Other Genes Follow the Same Pattern
BRCA1 and BRCA2 get the most attention, but several other genes linked to breast cancer follow the same autosomal dominant inheritance pattern. PALB2, CHEK2, and ATM are classified as intermediate-risk genes. They carry lower risk than the BRCA mutations but still meaningful numbers: predicted average breast cancer risk by age 80 is about 50% for PALB2 carriers, 30% for CHEK2, and 28% for ATM. Like BRCA mutations, inheriting one copy from one parent is enough to elevate risk, and each child of a carrier has a 50/50 chance of inheriting the variant.

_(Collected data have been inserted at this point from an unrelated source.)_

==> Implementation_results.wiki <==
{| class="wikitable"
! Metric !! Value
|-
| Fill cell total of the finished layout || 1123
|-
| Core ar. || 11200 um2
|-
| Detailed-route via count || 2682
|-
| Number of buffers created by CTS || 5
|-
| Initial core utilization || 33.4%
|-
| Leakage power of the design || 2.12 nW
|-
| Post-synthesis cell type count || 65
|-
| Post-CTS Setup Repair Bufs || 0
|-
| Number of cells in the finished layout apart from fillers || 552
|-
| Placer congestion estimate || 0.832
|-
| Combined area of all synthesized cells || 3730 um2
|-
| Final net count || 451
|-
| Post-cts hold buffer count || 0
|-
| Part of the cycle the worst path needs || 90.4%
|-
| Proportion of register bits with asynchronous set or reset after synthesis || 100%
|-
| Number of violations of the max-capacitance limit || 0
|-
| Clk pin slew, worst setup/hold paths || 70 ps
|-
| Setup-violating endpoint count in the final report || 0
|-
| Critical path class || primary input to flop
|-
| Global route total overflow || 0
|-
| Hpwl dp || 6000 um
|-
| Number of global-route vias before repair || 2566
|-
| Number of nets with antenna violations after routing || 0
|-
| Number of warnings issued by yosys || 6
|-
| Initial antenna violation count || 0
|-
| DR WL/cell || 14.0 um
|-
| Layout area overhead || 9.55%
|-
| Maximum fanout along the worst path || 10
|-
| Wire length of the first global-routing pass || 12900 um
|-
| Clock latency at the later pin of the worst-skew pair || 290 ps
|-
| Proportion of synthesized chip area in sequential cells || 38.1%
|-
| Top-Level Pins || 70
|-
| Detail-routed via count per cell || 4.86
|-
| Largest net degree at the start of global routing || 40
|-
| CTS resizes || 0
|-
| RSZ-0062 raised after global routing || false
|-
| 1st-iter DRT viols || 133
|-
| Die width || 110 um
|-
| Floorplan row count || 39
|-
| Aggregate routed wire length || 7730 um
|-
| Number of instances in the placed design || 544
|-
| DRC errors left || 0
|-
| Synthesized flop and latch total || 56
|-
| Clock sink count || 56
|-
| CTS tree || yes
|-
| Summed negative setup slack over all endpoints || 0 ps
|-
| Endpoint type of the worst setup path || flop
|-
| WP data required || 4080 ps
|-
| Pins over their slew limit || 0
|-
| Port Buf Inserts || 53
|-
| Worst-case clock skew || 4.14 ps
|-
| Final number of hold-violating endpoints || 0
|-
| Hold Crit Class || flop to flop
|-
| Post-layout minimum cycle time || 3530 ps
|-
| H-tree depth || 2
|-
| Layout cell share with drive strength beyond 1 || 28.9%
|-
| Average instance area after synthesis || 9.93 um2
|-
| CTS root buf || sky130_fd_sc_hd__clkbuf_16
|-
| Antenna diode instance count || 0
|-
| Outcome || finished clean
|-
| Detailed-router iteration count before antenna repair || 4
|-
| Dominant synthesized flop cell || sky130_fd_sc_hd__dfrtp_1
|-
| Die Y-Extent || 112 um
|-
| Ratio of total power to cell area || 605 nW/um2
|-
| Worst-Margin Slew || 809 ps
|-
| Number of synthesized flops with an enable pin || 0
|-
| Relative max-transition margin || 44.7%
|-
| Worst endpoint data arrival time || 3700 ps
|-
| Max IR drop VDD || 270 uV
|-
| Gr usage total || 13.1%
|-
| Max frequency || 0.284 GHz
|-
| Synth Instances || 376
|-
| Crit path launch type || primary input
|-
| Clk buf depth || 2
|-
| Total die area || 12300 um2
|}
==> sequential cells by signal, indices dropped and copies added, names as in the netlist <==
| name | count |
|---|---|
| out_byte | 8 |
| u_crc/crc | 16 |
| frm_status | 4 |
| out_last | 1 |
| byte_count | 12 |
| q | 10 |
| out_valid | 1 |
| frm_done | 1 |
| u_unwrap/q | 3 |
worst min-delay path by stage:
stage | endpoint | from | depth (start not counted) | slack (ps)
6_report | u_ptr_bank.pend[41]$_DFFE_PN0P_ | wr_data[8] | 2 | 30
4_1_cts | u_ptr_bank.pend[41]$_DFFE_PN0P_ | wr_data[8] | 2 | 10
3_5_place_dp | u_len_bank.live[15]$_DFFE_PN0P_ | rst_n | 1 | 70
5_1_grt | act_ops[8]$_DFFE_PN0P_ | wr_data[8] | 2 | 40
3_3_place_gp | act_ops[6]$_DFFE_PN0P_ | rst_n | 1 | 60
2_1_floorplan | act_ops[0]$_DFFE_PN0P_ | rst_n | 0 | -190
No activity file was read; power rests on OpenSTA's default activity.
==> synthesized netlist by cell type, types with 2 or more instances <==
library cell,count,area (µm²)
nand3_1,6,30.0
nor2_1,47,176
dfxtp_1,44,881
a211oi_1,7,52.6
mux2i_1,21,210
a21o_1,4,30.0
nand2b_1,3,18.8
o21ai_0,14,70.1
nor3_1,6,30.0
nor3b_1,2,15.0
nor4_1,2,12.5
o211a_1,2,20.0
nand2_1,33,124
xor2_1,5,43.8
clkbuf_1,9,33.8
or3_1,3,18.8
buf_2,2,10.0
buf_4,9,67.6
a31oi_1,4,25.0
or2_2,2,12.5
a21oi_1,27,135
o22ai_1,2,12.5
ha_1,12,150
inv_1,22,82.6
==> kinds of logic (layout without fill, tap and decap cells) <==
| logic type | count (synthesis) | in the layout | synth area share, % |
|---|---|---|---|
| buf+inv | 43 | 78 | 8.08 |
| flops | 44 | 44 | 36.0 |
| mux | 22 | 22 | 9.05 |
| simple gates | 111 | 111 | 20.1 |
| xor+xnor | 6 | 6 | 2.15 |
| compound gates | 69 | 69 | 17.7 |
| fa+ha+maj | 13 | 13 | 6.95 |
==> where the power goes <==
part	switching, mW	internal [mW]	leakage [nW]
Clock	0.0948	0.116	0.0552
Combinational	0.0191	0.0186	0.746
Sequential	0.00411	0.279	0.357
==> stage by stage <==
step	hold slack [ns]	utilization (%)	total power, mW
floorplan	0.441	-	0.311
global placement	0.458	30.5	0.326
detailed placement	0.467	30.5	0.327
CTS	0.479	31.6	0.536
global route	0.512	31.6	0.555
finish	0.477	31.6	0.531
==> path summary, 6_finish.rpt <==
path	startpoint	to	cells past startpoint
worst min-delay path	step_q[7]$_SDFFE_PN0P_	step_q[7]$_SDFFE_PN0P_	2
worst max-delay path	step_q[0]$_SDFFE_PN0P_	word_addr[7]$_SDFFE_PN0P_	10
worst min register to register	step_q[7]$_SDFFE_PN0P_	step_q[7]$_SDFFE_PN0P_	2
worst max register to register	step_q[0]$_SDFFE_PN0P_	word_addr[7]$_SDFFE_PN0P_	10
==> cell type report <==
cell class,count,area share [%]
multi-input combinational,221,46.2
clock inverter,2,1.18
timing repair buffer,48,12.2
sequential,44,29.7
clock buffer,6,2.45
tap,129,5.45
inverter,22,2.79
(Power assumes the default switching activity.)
[config.mk]
export PLATFORM = sky130hd
export DESIGN_NAME = aux_dma
export DESIGN_NICKNAME = d
export VERILOG_FILES = /design/src/rtl/aux_dma.sv
export SDC_FILE = /design/constraint.sdc
export NUM_CORES = 1
export LEC_CHECK = 0
export BUFFER_PORTS_ARGS = -buffer_cell sky130_fd_sc_hd__buf_2
export CORE_UTILIZATION = 35
export DETAILED_ROUTE_END_ITERATION = 7
export MAX_ROUTING_LAYER = met4
export PLACE_DENSITY = 0.58
export SYNTH_ARGS = -nofsm -noshare
export SYNTH_HDL_FRONTEND = slang
export SYNTH_SLANG_ARGS = --single-unit
[constraint.sdc]
create_clock -name clk -period 2.6 [get_ports clk]
set_input_delay 0.39 -clock clk [delete_from_list [all_inputs] [get_ports clk]]
set_output_delay 0.39 -clock clk [all_outputs]
set_load 0.01 [all_outputs]
[src/rtl/aux_dma.sv]
module aux_dma #(
  parameter int MAIN_AW = 16,
  parameter int AUX_AW  = 16
) (
  input  logic               clk,
  input  logic               rst_n,
  input  logic [3:0]         reg_addr,
  input  logic               reg_wr,
  input  logic [31:0]        reg_wdata,
  output logic [31:0]        reg_rdata,
  output logic               busy,
  output logic               irq,
  output logic               mm_req,
  output logic               mm_we,
  output logic [MAIN_AW-1:0] mm_addr,
  output logic [31:0]        mm_wdata,
  input  logic [31:0]        mm_rdata,
  input  logic               mm_ack,
  output logic               ax_req,
  output logic               ax_we,
  output logic [AUX_AW-1:0]  ax_addr,
  output logic [31:0]        ax_wdata,
  input  logic [31:0]        ax_rdata,
  input  logic               ax_ack
);
  localparam logic [3:0] A_MHI = 4'd0, A_MLO = 4'd1, A_XHI = 4'd2, A_XLO = 4'd3,
                         A_CHI = 4'd4, A_CLO = 4'd5, A_MW  = 4'd6, A_XW  = 4'd7,
                         A_CW  = 4'd8, A_SZ  = 4'd9, A_MODE = 4'd10, A_RFSH = 4'd11,
                         A_CTL = 4'd12;

  typedef enum logic [1:0] {S_IDLE, S_RD, S_WR} state_t;
  state_t st;

  logic [31:0]        mptr_q, xptr_q, cnt_q;
  logic [15:0]        size_q;
  logic               arm_hi, arm_lo, done_q, mask_q, zfill;
  logic [MAIN_AW-1:0] mp;
  logic [AUX_AW-1:0]  xp;
  logic [30:0]        rem;
  logic [31:0]        buf_q;

  wire dir     = cnt_q[31];
  wire aux_oob = |xptr_q[31:AUX_AW];
  wire armed   = arm_hi & arm_lo;
  wire wr_ok   = reg_wr & ~busy;
  wire src_ack = dir ? ax_ack : mm_ack;
  wire dst_ack = dir ? mm_ack : ax_ack;
  wire last    = rem <= 31'd4;

  assign busy = (st != S_IDLE) | armed;
  assign irq  = done_q & mask_q;

  assign mm_req   = (st == S_RD & ~dir) | (st == S_WR & dir);
  assign mm_we    = st == S_WR;
  assign mm_addr  = mp;
  assign mm_wdata = zfill ? 32'd0 : buf_q;
  assign ax_req   = (st == S_RD & dir) | (st == S_WR & ~dir);
  assign ax_we    = st == S_WR;
  assign ax_addr  = xp;
  assign ax_wdata = buf_q;

  always_comb begin
    case (reg_addr)
      A_MHI:   reg_rdata = {16'd0, mptr_q[31:16]};
      A_MLO:   reg_rdata = {16'd0, mptr_q[15:0]};
      A_XHI:   reg_rdata = {16'd0, xptr_q[31:16]};
      A_XLO:   reg_rdata = {16'd0, xptr_q[15:0]};
      A_CHI:   reg_rdata = {16'd0, cnt_q[31:16]};
      A_CLO:   reg_rdata = {16'd0, cnt_q[15:0]};
      A_MW:    reg_rdata = mptr_q;
      A_XW:    reg_rdata = xptr_q;
      A_CW:    reg_rdata = cnt_q;
      A_SZ:    reg_rdata = {16'd0, size_q};
      A_MODE:  reg_rdata = 32'd1;
      A_RFSH:  reg_rdata = 32'd0;
      A_CTL:   reg_rdata = {30'd0, mask_q, done_q};
      default: reg_rdata = 32'd0;
    endcase
  end

  always_ff @(posedge clk or negedge rst_n) begin
    if (!rst_n) begin
      mptr_q <= '0; xptr_q <= '0; cnt_q <= '0; size_q <= '0;
      arm_hi <= 1'b0; arm_lo <= 1'b0; done_q <= 1'b0; mask_q <= 1'b0;
      zfill <= 1'b0; mp <= '0; xp <= '0; rem <= '0; buf_q <= '0;
      st <= S_IDLE;
    end else begin
      if (wr_ok) begin
        case (reg_addr)
          A_MHI: mptr_q[31:16] <= reg_wdata[15:0];
          A_MLO: mptr_q[15:0]  <= reg_wdata[15:0];
          A_XHI: xptr_q[31:16] <= reg_wdata[15:0];
          A_XLO: xptr_q[15:0]  <= reg_wdata[15:0];
          A_CHI: begin cnt_q[31:16] <= reg_wdata[15:0]; arm_hi <= 1'b1; end
          A_CLO: begin cnt_q[15:0]  <= reg_wdata[15:0]; arm_lo <= 1'b1; end
          A_MW:  mptr_q <= reg_wdata;
          A_XW:  xptr_q <= reg_wdata;
          A_CW:  begin cnt_q <= reg_wdata; arm_hi <= 1'b1; arm_lo <= 1'b1; end
          A_SZ:  size_q <= reg_wdata[15:0];
          A_CTL: begin
            mask_q <= reg_wdata[1];
            if (reg_wdata[0]) done_q <= 1'b0;
          end
          default: ;
        endcase
      end
      case (st)
        S_IDLE: if (armed) begin
          arm_hi <= 1'b0;
          arm_lo <= 1'b0;
          if (!(aux_oob && !dir)) begin
            if (cnt_q[30:0] == 31'd0) begin
              done_q <= 1'b1;
            end else begin
              mp    <= mptr_q[MAIN_AW-1:0];
              xp    <= xptr_q[AUX_AW-1:0];
              rem   <= cnt_q[30:0];
              zfill <= aux_oob;
              st    <= aux_oob ? S_WR : S_RD;
            end
          end
        end
        S_RD: if (src_ack) begin
          buf_q <= dir ? ax_rdata : mm_rdata;
          st    <= S_WR;
        end
        S_WR: if (dst_ack) begin
          mp <= mp + MAIN_AW'(4);
          xp <= xp + AUX_AW'(4);
          if (last) begin
            cnt_q[30:0] <= '0;
            done_q      <= 1'b1;
            zfill       <= 1'b0;
            st          <= S_IDLE;
          end else begin
            rem <= rem - 31'd4;
            st  <= zfill ? S_WR : S_RD;
          end
        end
        default: st <= S_IDLE;
      endcase
    end
  end
endmodule

==> impl_metrics.env <==
export IMPL_grt_antenna_before_repair=1
export IMPL_wirelength_um=41900
export IMPL_drive_above_1_share_pct=31.6
export IMPL_hold_viol=0
export IMPL_yosysSeqAreaShare_pct=46.1
export IMPL_async_flop_share_pct=100
export IMPL_peakVddDrop_mv=0.598
export IMPL_dieArea_um2=33900
export IMPL_cts_max_level=1
export IMPL_via_count=11500
export IMPL_yosysUniqueCellTypes=67
export IMPL_hp_start="mm_rdata[14]"
export IMPL_status="finished, violations left"
export IMPL_hold_path_end="ax_wdata[14]"
export IMPL_r2r_setup_slack_ps=-30
export IMPL_synth_area_top_cells="dfrtp_1 46%, mux2i_1 5.7%, mux2_2 4.7%"
export IMPL_cts_tree="done"
export IMPL_syn_area_um2=11600
export IMPL_num_io_pins=239
export IMPL_arrival_ps=3040
export IMPL_die_y_um=184
export IMPL_port_buffers=238
export IMPL_worst_pin_slew_ps=1180
export IMPL_violations="design-rule violations, negative setup slack"
export IMPL_insertion_delay_ps=520
export IMPL_syn_nets=1355
export IMPL_hold_class="input pin to flip-flop"
export IMPL_setup_violations=4
export IMPL_r2r_end="rem[7]"
export IMPL_cp_common_cell="or4_4"
export IMPL_synth_top_area_cell="dfrtp_1"
export IMPL_drcViolationCount=6
export IMPL_rr_worst_depth=7
export IMPL_drt_iter0_drc=1288
export IMPL_synth_edf_count=0
export IMPL_ys_seq_elements=214
export IMPL_period_needed_ps=2630
export IMPL_hpwl_um=30400
export IMPL_critical_path_peak_fanout=6
export IMPL_syn_to_final_growth_pct=30.5
export IMPL_fill_cells=3155
export IMPL_critPathKind="flip-flop to flip-flop"
export IMPL_die_x_um=184
export IMPL_crit_chain="or4_4 -> or4_4 -> nor4_4 -> a21oi_4 -> buf_12 -> or2_4 -> a22o_1"
export IMPL_place_area_um2=14100
export IMPL_startpoint_type="flip-flop"
export IMPL_rows=66
export IMPL_slew_viol_final=0
export IMPL_detail_route_antenna_nets=0
export IMPL_ys_warn_count=0
export IMPL_max_slew_margin_pct=21.4
export IMPL_fin_setup_tns_ps=-83.6
export IMPL_timing_final_ws_setup_ps=-29.0
export IMPL_grt_max_degree=65
export IMPL_cts_buffers=25
export IMPL_post_route_period_util_pct=101
export IMPL_required_ps=3010
export IMPL_powerDensity_nw_per_um2=1150
export IMPL_grt_setup_unrepaired="true"
export IMPL_synth_main_ff_cell="dfrtp_1"
export IMPL_crit_path_max_incr_delay_ps=560
export IMPL_clock_sinks=214
export IMPL_syn_instance_count=1246
export IMPL_max_cap_viol_count=0
export IMPL_end_kind="flip-flop"
export IMPL_grt_pass1_wl_um=63800
export IMPL_final_cell_area_um2=15100
export IMPL_drt_pass1_iterations=8
export IMPL_overflow=0
export IMPL_wl_per_cell_um=20.8
export IMPL_fin_worst_skew_ps=10.4
export IMPL_via_per_inst=5.72
export IMPL_grt_pass1_vias=10700
export IMPL_start_util_pct=35.6
export IMPL_clockRootBuffer="clkbuf_16"
export IMPL_whs_path_depth=3
export IMPL_cts_buffer_depth=3
export IMPL_path_clk_slew_ps=60
export IMPL_coreArea_um2=32600
export IMPL_grt_usage_pct=25.0
export IMPL_netlist_area_leader_share_pct=46.1
export IMPL_slowest_stage="or4_4"
export IMPL_fin_nets=1664
export IMPL_r2r_start="rem[4]"
export IMPL_clock_fmax_ghz=0.380
export IMPL_syn_area_per_cell_um2=9.31
export IMPL_p_leak_nw=6.89
export IMPL_place_congestion=0.947
-- registers in the layout (all words and copies together), names as in the netlist --
signal,flops
arm_hi,1
arm_lo,1
ax_addr,16
ax_wdata,32
cnt_q,32
done_q,1
mask_q,1
mm_addr,16
mptr_q,32
rem,31
size_q,16
st,2
xptr_q,32
zfill,1
-- through the flow --
step,worst slack [ps],util [%],hold slack (ps),power (mW),instances
after floorplan,160,-,94.4,10.1,1246
after global placement,-244,43.2,369,13.4,1961
after detailed placement,-298,43.2,379,13.6,1961
after CTS,2.82,45.9,143,17.2,2006
after global routing,-77.3,46.4,159,18.5,2015
final,-29.0,46.4,156,17.4,2015
-- layer usage --
| layer | GRT usage [%] | vias up | wire length (um) | part of all wire, % |
|---|---|---|---|---|
| met5 | - | - | 0 | 0 |
| met1 | 34.8 | 5675 | 18300 | 44 |
| met3 | 4.17 | 65 | 3440 | 8.2 |
| li1 | - | 5281 | - | - |
| met4 | 8.27 | 0 | 1240 | 3.0 |
| met2 | 36.8 | 500 | 18900 | 45 |
-- repair_timing --
action                                  in CTS  in global routing
hold buffers                                 1                  0
endpoints found under the setup margin      31                 69
cloned                                       0                  3
endpoints found under the hold margin       58                  0
gates resized for setup                      5                 16
pin swaps                                    0                  6
buffers inserted                             0                  5
-- critical path: cells and delay by family, from the launching register on --
family,cells,cell delay (ps)
DFF,1,380
buffers and inverters,1,170
AOI/OAI and AO/OA,2,370
and+or+nand+nor,4,1600
-- synth_stat cells, types with 3 or more instances --
cell / instances
a21oi_1: 95
a211oi_1: 3
inv_1: 35
nor2_1: 119
nor3b_1: 8
nand2_1: 129
ha_1: 4
or4_1: 6
buf_2: 7
o221a_2: 3
a221o_1: 3
nand3_1: 33
a22o_1: 6
nand2b_1: 8
and2_1: 4
a2bb2oi_1: 10
a31oi_1: 10
o21ai_0: 82
a41o_1: 3
o22a_1: 7
and4_1: 5
clkbuf_1: 71
a311oi_1: 4
mux2_2: 48
a222oi_1: 31
nor4_1: 20
dfrtp_1: 214
nor2b_1: 34
or3_1: 5
or2_2: 3
nor3_1: 15
and3_1: 6
a22oi_1: 57
buf_1: 7
o22ai_1: 26
o2bb2ai_1: 17
mux2i_1: 66
nand4_1: 8
-- final cells by class --
type | instances | area (um2) | share of cell area (%)
Antenna cell | 1 | 2.50 | 0.0165
Clock buffer | 33 | 696 | 4.59
Clock inverter | 11 | 133 | 0.875
Inverter | 35 | 131 | 0.867
Multi-Input combinational cell | 910 | 5890 | 38.9
Sequential cell | 214 | 5360 | 35.4
Tap cell | 442 | 553 | 3.65
Timing Repair Buffer | 369 | 2380 | 15.7
-- where the power goes --
group | switching, mW | internal (mW) | leakage [nW]
Clock | 1.43 | 2.17 | 0.411
Sequential | 1.68 | 4.90 | 2.58
Combinational | 3.93 | 3.31 | 3.90
-- cell families (layout without fill, tap and decap cells) --
| family | count (synthesis) | after routing | share of synthesized area (%) |
|---|---|---|---|
| AND/OR/NAND/NOR | 413 | 414 | 17.0 |
| AO/OA/AOI/OAI | 378 | 378 | 21.9 |
| flip-flops | 214 | 214 | 46.1 |
| buffers and inverters | 123 | 448 | 4.18 |
| multiplexers | 114 | 114 | 10.4 |
| adder cells (fa/ha/maj) | 4 | 4 | 0.431 |
| other | 0 | 1 | 0 |
-- placed cells by master (no fill, tap or decap), drive strengths merged, types with 26 or more instances in the layout --
cell type,n
o22ai,26
inv,35
a21oi,96
buf,366
o21ai,83
nand2,129
a222oi,31
nor2,121
a22oi,57
nand3,33
mux2i,66
mux2,48
clkbuf,35
dfrtp,214
nor2b,34
-- worst max path at each step --
| stage | startpoint | to | slack, ps |
|---|---|---|---|
| 2_1_floorplan | rem[2] | rem[12] | 160 |
| 3_3_place_gp | rem[6] | rem[29] | -240 |
| 3_5_place_dp | rem[6] | rem[28] | -300 |
| 4_1_cts | rem[6] | rem[7] | 3 |
| 5_1_grt | rem[4] | rem[7] | -80 |
| 6_report | rem[4] | rem[7] | -30 |
Note: power is estimated with default switching activity, not from simulation.
### src/rtl/adc_avg_sampler.sv
module adc_avg_sampler
  import adc_avg_pkg::*;
#(
  parameter int DATA_W   = 8,
  parameter int CHAN_W   = 3,
  parameter int AVG_LOG2 = 2
) (
  input  logic              clk,
  input  logic              rstN,
  input  logic [CHAN_W-1:0] chanSel,
  input  logic              avgMode,
  output logic              adcStart,
  output logic [CHAN_W-1:0] adcChan,
  input  logic              adcDone,
  input  logic [DATA_W-1:0] adcData,
  output logic [DATA_W-1:0] dataOut,
  output logic              dataValid
);

  ctlStrobes_t strobes;
  logic        needPublish;

  adc_avg_ctrl u_ctrl (
    .clk        (clk),
    .rstN       (rstN),
    .adcDone    (adcDone),
    .needPublish(needPublish),
    .adcStart   (adcStart),
    .strobes    (strobes)
  );

  adc_avg_dpath #(
    .DATA_W  (DATA_W),
    .CHAN_W  (CHAN_W),
    .AVG_LOG2(AVG_LOG2)
  ) u_dpath (
    .clk        (clk),
    .rstN       (rstN),
    .strobes    (strobes),
    .chanSel    (chanSel),
    .avgMode    (avgMode),
    .adcData    (adcData),
    .adcChan    (adcChan),
    .needPublish(needPublish),
    .dataOut    (dataOut),
    .dataValid  (dataValid)
  );


  reset_quiet_chk: assert property (@(posedge clk)
    !rstN |-> (!dataValid && !adcStart && dataOut == '0));

endmodule
$ cat src/rtl/exc_entry_pkg.sv
package exc_entry_pkg;

    localparam int WORD_W       = 32;
    localparam int HALF_W       = 16;
    localparam int PSR_USER_BIT = 8;
    localparam int PSR_USTK_BIT = 9;
    localparam int PSR_IEN_BIT  = 11;

    localparam logic [HALF_W-1:0] PSR_FORCE_CLR =
        HALF_W'((1 << PSR_USER_BIT) | (1 << PSR_USTK_BIT));

    typedef enum logic [3:0] {
        ST_IDLE,
        ST_ADJUST,
        ST_IACK,
        ST_DESC,
        ST_PBASE,
        ST_PUSH_SW,
        ST_PUSH_PC,
        ST_FINISH
    } seq_state_t;

    typedef enum logic [1:0] {
        KIND_NONE = 2'd0,
        KIND_TRAP = 2'd1,
        KIND_NMI  = 2'd2,
        KIND_INT  = 2'd3
    } exc_kind_t;

endpackage

$ cat src/rtl/exc_req_arb.sv
module exc_req_arb
    import exc_entry_pkg::*;
#(
    parameter int VEC_W   = 8,
    parameter int NMI_VEC = 1
) (
    input  logic             trap_req,
    input  logic [VEC_W-1:0] trap_vec,
    input  logic             nmi_req,
    input  logic             int_req,
    input  logic             int_en,
    output logic             take,
    output exc_kind_t        kind,
    output logic [VEC_W-1:0] vec
);

    localparam logic [VEC_W-1:0] NMI_VEC_L = VEC_W'(NMI_VEC);

    // Fixed priority: trap over non-maskable over maskable interrupt.
    always_comb begin
        take = 1'b0;
        kind = KIND_NONE;
        vec  = '0;
        if (trap_req) begin
            take = 1'b1;
            kind = KIND_TRAP;
            vec  = trap_vec;
        end else if (nmi_req) begin
            take = 1'b1;
            kind = KIND_NMI;
            vec  = NMI_VEC_L;
        end else if (int_req && int_en) begin
            take = 1'b1;
            kind = KIND_INT;
            vec  = '0;      // replaced by the bus vector later
        end
    end

endmodule

$ cat src/rtl/exc_bus_mux.sv
module exc_bus_mux
    import exc_entry_pkg::*;
#(
    parameter int               VEC_W  = 8,
    parameter logic [WORD_W-1:0] PB_OFS = 32'd8
) (
    input  seq_state_t         state,
    input  logic [VEC_W-1:0]   vec_q,
    input  logic [WORD_W-1:0]  intbase_q,
    input  logic [WORD_W-1:0]  desc_q,
    input  logic [WORD_W-1:0]  sp_q,
    input  logic [HALF_W-1:0]  saved_psr,
    input  logic [HALF_W-1:0]  saved_mod,
    input  logic [WORD_W-1:0]  saved_pc,
    output logic               mem_req,
    output logic               mem_we,
    output logic [WORD_W-1:0]  mem_addr,
    output logic [WORD_W-1:0]  mem_wdata,
    output logic               iack_req
);

    localparam int PAD_W = WORD_W - VEC_W - 2;

    logic [WORD_W-1:0] tab_off;
    logic [WORD_W-1:0] push_addr;

    // Table entries are one word each: offset is vector times four.
    generate
        if (PAD_W > 0) begin : g_pad
            assign tab_off = {{PAD_W{1'b0}}, vec_q, 2'b00};
        end else begin : g_nopad
            assign tab_off = WORD_W'({vec_q, 2'b00});
        end
    endgenerate

    // Pre-decrement push.
    assign push_addr = sp_q - WORD_W'(4);

    always_comb begin
        mem_req   = 1'b0;
        mem_we    = 1'b0;
        mem_addr  = '0;
        mem_wdata = '0;
        iack_req  = 1'b0;
        unique case (state)
            ST_IACK: begin
                iack_req = 1'b1;
            end
            ST_DESC: begin
                mem_req  = 1'b1;
                mem_addr = intbase_q + tab_off;
            end
            ST_PBASE: begin
                mem_req  = 1'b1;
                mem_addr = {{(WORD_W-HALF_W){1'b0}}, desc_q[HALF_W-1:0]} + PB_OFS;
            end
            ST_PUSH_SW: begin
                mem_req   = 1'b1;
                mem_we    = 1'b1;
                mem_addr  = push_addr;
                mem_wdata = {saved_psr, saved_mod};
            end
            ST_PUSH_PC: begin
                mem_req   = 1'b1;
                mem_we    = 1'b1;
                mem_addr  = push_addr;
                mem_wdata = saved_pc;
            end
            ST_IDLE, ST_ADJUST, ST_FINISH: begin
                mem_req = 1'b0;
            end
            default: begin
                mem_req = 1'b0;
            end
        endcase
    end

endmodule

Most Breast Cancer Is Not Inherited
Despite the strong association between these gene mutations and cancer, hereditary mutations in BRCA1, BRCA2, and related genes account for only about 5% to 10% of all breast cancer cases. The vast majority of breast cancers are sporadic, meaning they arise from mutations that accumulate in breast cells over a person’s lifetime rather than being passed down from a parent. In sporadic cases, both copies of a tumor suppressor gene are damaged by random events, with no inherited head start.
This is an important distinction for anyone worried about family history. Having a close relative with breast cancer does increase your statistical risk, but most of that risk is not driven by a single dominant gene mutation. Shared lifestyle factors, hormonal patterns, and common genetic variants that each contribute a small amount of risk also play roles. The high-penetrance inherited mutations that follow clear dominant inheritance patterns are rare in the general population.
What This Means for Families
If a known BRCA1, BRCA2, PALB2, CHEK2, or ATM mutation runs in your family, the inheritance math is straightforward. Each first-degree relative of a carrier has a 50% chance of carrying the same mutation. The mutation doesn’t skip generations in a hidden way like a classically recessive trait (such as cystic fibrosis) would. If you didn’t inherit the mutation, you can’t pass it on, and your breast cancer risk returns to the general population baseline.
Genetic testing can identify whether you carry one of these mutations. Testing is most informative when it starts with a family member who has had cancer, because a negative result in that person means the family’s cancer likely isn’t driven by one of these known genes. A positive result in a relative who has had cancer gives other family members a specific mutation to test for, making their own results far more definitive.